Le deuxième marché visé concerne les produits chimiques respectueux de l’environnement conçus sur la base de notre procédé de dégradation. Aujourd’hui, il n’existe pas de fabricant de produits chimiques biosourcés en Europe. Ces derniers proviennent essentiellement de Chine et du Brésil. Il y a donc potentiellement des offres pertinentes à élaborer sur ce créneau.

Quelles sont les prochaines étapes pour Plasticentropy ?

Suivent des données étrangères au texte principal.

===== config.mk =====
export PLATFORM = sky130hd
export DESIGN_NAME = pfr_divider
export DESIGN_NICKNAME = d
export VERILOG_FILES = /design/src/sv/page_frame_replacement_core_defines.svh /design/src/sv/pfr_pkg.sv /design/src/sv/pfr_divider.sv
export SDC_FILE = /design/constraint.sdc
export NUM_CORES = 1
export LEC_CHECK = 0
export ABC_AREA = 1
export BUFFER_PORTS_ARGS = -buffer_cell sky130_fd_sc_hd__buf_2
export CAP_MARGIN = 30
export CORE_MARGIN = 2
export CORE_UTILIZATION = 55
export DETAILED_ROUTE_END_ITERATION = 10
export HOLD_SLACK_MARGIN = 0.05
export PLACE_DENSITY = 0.83
export SYNTH_ARGS = -nofsm -noshare
export SYNTH_HDL_FRONTEND = slang
export SYNTH_SLANG_ARGS = --single-unit

===== constraint.sdc =====
create_clock -name clk_i -period 3.9 [get_ports clk_i]
set_input_delay 0 -clock clk_i [delete_from_list [all_inputs] [get_ports clk_i]]
set_output_delay 0 -clock clk_i [all_outputs]
set_load 0.02 [all_outputs]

ND: Depuis l’été 2024, nous sommes en mesure de produire les enzymes d’intérêt en bactéries, ce qui permet d’accélérer et d’envisager une industrialisation de ces productions. La prochaine phase consiste à faire évoluer nos enzymes pour les rendre plus efficaces, plus faciles à produire, moins chères et capables de dégrader le plus vite possible différentes catégories de polymères. Aujourd’hui, nos enzymes fonctionnent sur le polyéthylène, le polystyrène, le polypropylène qui, à eux trois, représentent plus de 50 % de la production mondiale de plastique. Aussi, l’impact potentiel est déjà très fort.

Étant donné ces résultats, il est possible de s’attaquer à des déchets plastiques multicouches qui sont issus de produits mis sur le marché dans le but de cumuler les propriétés intéressantes de différents types de polymères (antiodeurs, imperméables, compatibles avec les produits comestibles…). Ces produits multicouches ne sont en l’état pas recyclables car il est impossible de dissocier les différents matériaux plastiques qui les composent. Citéo nous a fait part d’un besoin très important quant à la dégradation de ces éléments multicouches, tandis que Léko manifeste plus particulièrement de l’intérêt pour la dégradation du polystyrène.